The present study has some limitations. First, it is possible that weighting of factors affecting VTs changes over time. Sensory–perceptual correlations differed between the first- and second-half periods. Thus, future studies should clarify whether this is due to temporal decay of memory persistence. Second, perceptual switching can be somewhat, though not completely, modulated by volitional control of participants26,33. Participants were given options of verbal forms beforehand and it was easy to indicate their perception. However, there is no way to know whether their attention was focused on a particular verbal form. Finally, VTs are more susceptible to certain personality traits, such as autistic traits, than auditory streaming46,47. It is also known that the number of perceptual switching is affected by participant age48, although the data in this study were obtained from healthy college students. Therefore, it would be meaningful to compare effect sizes between memory persistence and other factors in future studies.
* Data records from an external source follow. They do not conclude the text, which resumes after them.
Source: an optimization exercise on an open RTL-to-GDS flow (aim: small area). Production flows keep margins and buffers that such runs may drop. Only simulation tests tie the RTL to the original design; equivalence was not proved. No activity file was given, so power comes from the tool's default toggle rates. No driver is modelled on the clock port, so clocking that relies on it looks cheaper here than on a real chip.

## run 1
## fc_output_collector
module fc_output_collector #(
    parameter int N_NEURONS = fc_output_collector_pkg::N_HIDDEN,
    parameter int DATA_W    = fc_output_collector_pkg::DATA_W_DEF,
    parameter bit RELU_EN   = 1'b1,
    parameter int CNT_W     = fc_output_collector_pkg::CNT_W_DEF
) (
    input  logic                  clk,
    input  logic                  reset,
    input  logic [DATA_W-1:0]     s_data,
    input  logic                  s_valid,
    input  logic                  s_done,
    output logic                  m_start,
    output logic [DATA_W-1:0]     m_data,
    output logic                  m_valid,
    output logic                  frame_done,
    output logic                  busy,
    output logic                  err_short,
    output logic                  err_drop
);
Size in the first run: about 4400 cells after synthesis, ~2000 flip-flops, about 42 I/O pins, about 54000 µm² of cells after synthesis.
clock: 4.0 ns
lec_check: 0
cap_margin: 20
core_margin: 2
core_utilization: 60
slew_margin: 20
standard.sh (not shown) runs the stock make flow with config.mk's settings and CLKGATE_MAP_FILE= SYNTH_SCRIPT=/design/flow/synth_recipe.tcl, a recipe that flattens the netlist after the stock synthesis.
==> flow/flow/run.sh <==
#!/bin/bash
# Layout flow: the standard ORFS flow (standard.sh) with these changes:
# - port buffers use the smallest buffer cell;
# - after global placement, flow/fanout_tree.tcl rebuilds the buffer trees of
#   the two shift-register control nets as one level of clustered buf_4s;
# - clock tree synthesis uses larger sink clusters of clkbuf_16 and inserts
#   no dummy loads.
# make's output goes to orfs_make.log; each ORFS step logs under orfs/logs.
set -euo pipefail
HERE=$(pwd)
CTS="-sink_clustering_enable -repair_clock_nets -sink_clustering_size 36 -sink_clustering_max_diameter 80 -buf_list sky130_fd_sc_hd__clkbuf_16 -dont_use_dummy_load"
bash standard.sh \
  "BUFFER_PORTS_ARGS=-buffer_cell sky130_fd_sc_hd__buf_1" \
  "POST_GLOBAL_PLACE_TCL=$HERE/flow/fanout_tree.tcl" \
  "CTS_ARGS=$CTS" \
  finish > orfs_make.log 2>&1
Other scripts of this flow, unchanged in this note and not shown: flow/flow/fanout_tree.tcl
The following lists how run 2 was set up differently from run 1:
-- flow/flow/run.sh --
<<< run 1, line 9
set -euo pipefail
HERE=$(pwd)
CTS="-sink_clustering_enable -repair_clock_nets -sink_clustering_size 36 -sink_clustering_max_diameter 80 -buf_list sky130_fd_sc_hd__clkbuf_16 -dont_use_dummy_load"
bash standard.sh \
  "BUFFER_PORTS_ARGS=-buffer_cell sky130_fd_sc_hd__buf_1" \
>>> run 2, line 9
set -euo pipefail
HERE=$(pwd)
CTS="-sink_clustering_enable -repair_clock_nets -sink_clustering_size 11 -sink_clustering_max_diameter 60 -buf_list sky130_fd_sc_hd__clkbuf_4 -dont_use_dummy_load"
bash standard.sh \
  "BUFFER_PORTS_ARGS=-buffer_cell sky130_fd_sc_hd__buf_1" \
### Flow results
Summary: with run 1 as the reference, first-iteration DRC count in run 2 moved down by a few percent.
Row global-route usage: run 2 higher / run 1 lower
Run comparison: run 2 kind of path behind the tightest hold check in2reg; run 1 kind of path behind the tightest hold check in2async
Power per unit of standard cell area, run 2 vs run 1: down slightly
Run 2 against run 1: design area now sits at about the same level, number of standard cells in the layout, taps in and fillers out shows an increase of 160, portion of the clock cycle consumed by the worst path in the final layout went up by 9.7 points, met1 track utilization from global routing increased by 0.41 points relative to the old numbers, actual transition at the worst max-transition pin flat.
Re half-perimeter wire length of the detailed placement result: no difference whatsoever between run 1 and run 2.
From run 1 to run 2 the numbers moved as follows: part of the total power dissipated in the clock network decreased by 0.7 points relative to the old numbers, final worst-path setup slack decreased by 0.39 ns relative to the old numbers.
diff inputs: run 2 => run 3
-- flow/flow/run.sh --
<<< run 2, line 9
set -euo pipefail
HERE=$(pwd)
CTS="-sink_clustering_enable -repair_clock_nets -sink_clustering_size 11 -sink_clustering_max_diameter 60 -buf_list sky130_fd_sc_hd__clkbuf_4 -dont_use_dummy_load"
bash standard.sh \
  "BUFFER_PORTS_ARGS=-buffer_cell sky130_fd_sc_hd__buf_1" \
>>> run 3, line 9
set -euo pipefail
HERE=$(pwd)
CTS="-sink_clustering_enable -repair_clock_nets -sink_clustering_size 35 -sink_clustering_max_diameter 80 -buf_list sky130_fd_sc_hd__clkbuf_16 -dont_use_dummy_load"
bash standard.sh \
  "BUFFER_PORTS_ARGS=-buffer_cell sky130_fd_sc_hd__buf_1" \
Findings:
Synthesis-to-layout area growth essentially unchanged between run 3 and run 2.
From run 2 to run 3 the numbers moved as follows: routed wire length went down 2200 µm, insertion delay to the later sink of the worst-skew pair went down 0.39 ns.
Against run 2, run 3 comes in 1 lower on depth of the CTS H-tree.
Fraction of the cycle the final worst path needs: higher on run 2
Run 2 → run 3: final critical-path setup slack moved up, number of distinct library cells after synthesis level.
Run 3 -> run 2: sequential power flat
In run 3 the instance count on the critical path turned out 2 higher than in run 2.
Row DRC marker count from the first detailed-route iteration: run 3 higher / run 2 lower
#### Input delta (run 4 over run 3)
-- flow/flow/run.sh --
<<< run 3, line 9
set -euo pipefail
HERE=$(pwd)
CTS="-sink_clustering_enable -repair_clock_nets -sink_clustering_size 35 -sink_clustering_max_diameter 80 -buf_list sky130_fd_sc_hd__clkbuf_16 -dont_use_dummy_load"
bash standard.sh \
  "BUFFER_PORTS_ARGS=-buffer_cell sky130_fd_sc_hd__buf_1" \
>>> run 4, line 9
set -euo pipefail
HERE=$(pwd)
CTS="-sink_clustering_enable -repair_clock_nets -sink_clustering_size 20 -sink_clustering_max_diameter 80 -buf_list sky130_fd_sc_hd__clkbuf_8 -dont_use_dummy_load"
bash standard.sh \
  "BUFFER_PORTS_ARGS=-buffer_cell sky130_fd_sc_hd__buf_1" \
Findings:
Run 4 vs run 3: cell count up slightly. Compared with run 3, run 4 shows a higher global-route usage over all layers. The higher sequential portion of the cell area of run 3 and run 4 is in run 4. [compare] base=run 3 new=run 4: total vias in the final route moved up, design area roughly the same, total power draw down about 1.6%, clock power share fell by 1.2 points. | data-path buffer share of cell area in the final layout | run 4 vs run 3 | ≈ equal |.


onyx:
The RTL this note starts from:
==> flow/design.v <==
package fc_output_collector_pkg;
    localparam int N_HIDDEN   = 128;
    localparam int DATA_W_DEF = 16;
    localparam int CNT_W_DEF  = 8;
endpackage
module fc_output_collector_act_buffer #(
    parameter int DEPTH  = 128,
    parameter int DATA_W = 15
) (
    input  logic              clk,
    input  logic              shift,
    input  logic              shift_n,
    input  logic              par,
    input  logic [DATA_W-1:0] din,
    output logic [DATA_W-1:0] dout
);
    logic [DATA_W-1:0] in_r;
    logic [DATA_W-1:0] sr_r [1:DEPTH-1];
    always_ff @(posedge clk) begin
        in_r <= din;
    end
    always_ff @(posedge clk) begin
        sr_r[1] <= ~((({DATA_W{par}} ^ in_r) | {DATA_W{shift_n}}) & (sr_r[1] | {DATA_W{shift}}));
    end
    for (genvar i = 2; i < DEPTH; i++) begin : g_stage
        always_ff @(posedge clk) begin
            sr_r[i] <= ~((sr_r[i-1] | {DATA_W{shift_n}}) & (sr_r[i] | {DATA_W{shift}}));
        end
    end
    assign dout = sr_r[DEPTH-1] ^ {DATA_W{par}};
endmodule
Context: an optimization exercise on an open-source flow, tuned for small area and a short achievable clock period. The choices shown serve that exercise and are no tape-out recipe.
In this exercise RTL edits were held to simulation tests only and were not proved equivalent to the original.
No activity file was given, so power comes from the tool's default toggle rates.

## latency_scoreboard
module latency_scoreboard #(
   parameter int          HDR_WIDTH      = 24,
   parameter int          DATA_WIDTH     = 32,
   parameter int          NUM_SLOTS      = 8,
   parameter int          IN_DEPTH_LOG2  = 5,
   parameter int          IN_FULL_THRESH = 24,
   parameter int          Q_DEPTH_LOG2   = 3,
   parameter int          Q_FULL_THRESH  = 5,
   parameter logic [15:0] LFSR_SEED      = 16'hACE1
) (
   input  logic                           clk,
   input  logic                           rst,
   input  logic [HDR_WIDTH-1:0]           meta_i,
   input  logic [DATA_WIDTH-1:0]          data_i,
   input  logic                           write_en_i,
   output logic [HDR_WIDTH-1:0]           meta_o,
   output logic [DATA_WIDTH-1:0]          data_o,
   output logic [latsc_pkg::TID_WIDTH-1:0] tid_o,
   output logic                           valid_o,
   input  logic                           read_en_i,
   output logic                           empty_o,
   output logic                           full_o,
   output logic                           overflow_o,
   output logic                           underflow_o,
   output logic [31:0]                    count_o
);
   localparam int DW = HDR_WIDTH + DATA_WIDTH;   
   localparam int TL = 7;                        
   localparam int SW = DW + TL;                  
   localparam int MD = 37;                       
   localparam int OD = 4;                        
   localparam int TP = DATA_WIDTH;               
   localparam logic [1:0] S_FREE  = 2'd0;
   localparam logic [1:0] S_COUNT = 2'd1;
   localparam logic [1:0] S_READY = 2'd2;
   localparam logic [1:0] F_PASS = 2'd0;
   localparam logic [1:0] F_WAIT = 2'd1;
   localparam logic [1:0] F_DONE = 2'd2;
   logic [15:0]         tid_q;
   logic [5:0]          in_cnt_q;
   logic                in_full, in_empty, wr_ok;
   logic [5:0]          wp_q, rp_q, sp_q;
   logic [TL-1:0]       sp_tid_q;
   logic [MD*DW-1:0]    mem_q;
   assign in_full  = in_cnt_q[5];
  ...
clock: 50.0 ns
lec_check: 0
cap_margin: 20
core_margin: 2
core_utilization: 62
cts_cluster_diameter: 100
cts_cluster_size: 25
place_density: 0.75
slew_margin: 20
synth_hierarchical: 1
synth_minimum_keep_size: 0
standard.sh (not shown) runs the stock make flow with config.mk's settings and CLKGATE_MAP_FILE= SYNTH_SCRIPT=/design/flow/synth_recipe.tcl, a recipe that flattens the netlist after the stock synthesis.
==> flow/flow/run.sh <==
#!/bin/bash
# Layout flow: the standard ORFS flow (standard.sh, from the standard
# synthesis to finish), with two changes:
#  - the port buffers that buffer_ports inserts at placement are
#    sky130_fd_sc_hd__buf_4 instead of the default cell, so the fixed I/O
#    delays are not lengthened by slow buffers;
#  - the timing repair after clock tree synthesis and after global routing
#    works with a setup margin, so that it also improves the I/O paths that
#    set the achieved period (the clock period itself is unchanged).
# ORFS writes each step's log under orfs/logs; make's own output goes to
# flow_make_*.log in the work folder.
set -euo pipefail
cd "$(dirname "$0")/.."
export BUFFER_PORTS_ARGS="-buffer_cell sky130_fd_sc_hd__buf_4"
bash standard.sh synth floorplan place > flow_make_1.log 2>&1
export SETUP_SLACK_MARGIN=38.7
bash standard.sh cts route finish > flow_make_2.log 2>&1
The baseline completed without violations.
Background: an optimization exercise with open tools, aiming at small area and a short achievable clock period. Do not read the settings as production practice. Where RTL was checked, it was by simulation tests only, not by an equivalence proof against the original. The RTL of run 1 was laid out without a check of its function. Power figures rest on the tool's default switching activity, not on a simulated workload.

==> flow/design.v, too long to show whole: its modules and the start of the top module <==
// module mipsExecUnit: 1091 lines
module mipsExecUnit
(
    input  logic        clk,
    input  logic        rstN,
    input  logic        instrValid,
    input  logic [31:0] instrWord,
    input  logic [31:0] rsValue,
    input  logic [31:0] rtValue,
    output logic        resultValid,
    output logic [32:0] execOut
);
  // ...
==> flow/run.sh <==
#!/bin/bash
# synth_recipe.tcl (not shown) runs the flow's synth.tcl, then flattens the netlist and writes it again
# the make line also repeats each setting of config.mk as NAME=value (left out here)
make -C /OpenROAD-flow-scripts/flow DESIGN_CONFIG=/design/flow/config.mk WORK_HOME=/design/flow/orfs CLKGATE_MAP_FILE= SYNTH_SCRIPT=/design/flow/synth_recipe.tcl finish
==> flow/config.mk <==
export PLATFORM = sky130hd
export DESIGN_NAME = mipsExecUnit
export DESIGN_NICKNAME = mipsExecUnit
export VERILOG_FILES = /design/flow/design.v
export SDC_FILE = /design/flow/constraint.sdc
export NUM_CORES = 4
export LEC_CHECK = 0
export CAP_MARGIN = 20
export CORE_MARGIN = 2
export CORE_UTILIZATION = 40
export SETUP_SLACK_MARGIN = 5
export SLEW_MARGIN = 20
==> flow/constraint.sdc <==
create_clock -name core_clock -period 9.0 [get_ports {clk}]
set_input_delay 1.8000 -clock core_clock [delete_from_list [all_inputs] [get_ports {clk}]]
set_output_delay 1.8000 -clock core_clock [all_outputs]
set_load 0.01 [all_outputs]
We found that delayed recall accuracy in the auditory memory task was negatively correlated with the number of VTs, but immediate recall accuracy was not. This indicates that individuals with long-persistent auditory memory adapt slowly to auditory objects. Our results will shed light on perceptual switching mechanisms proposed by computational models. We should consider whether it is possible to generalize sensory–perceptual coupling to perceptual organization.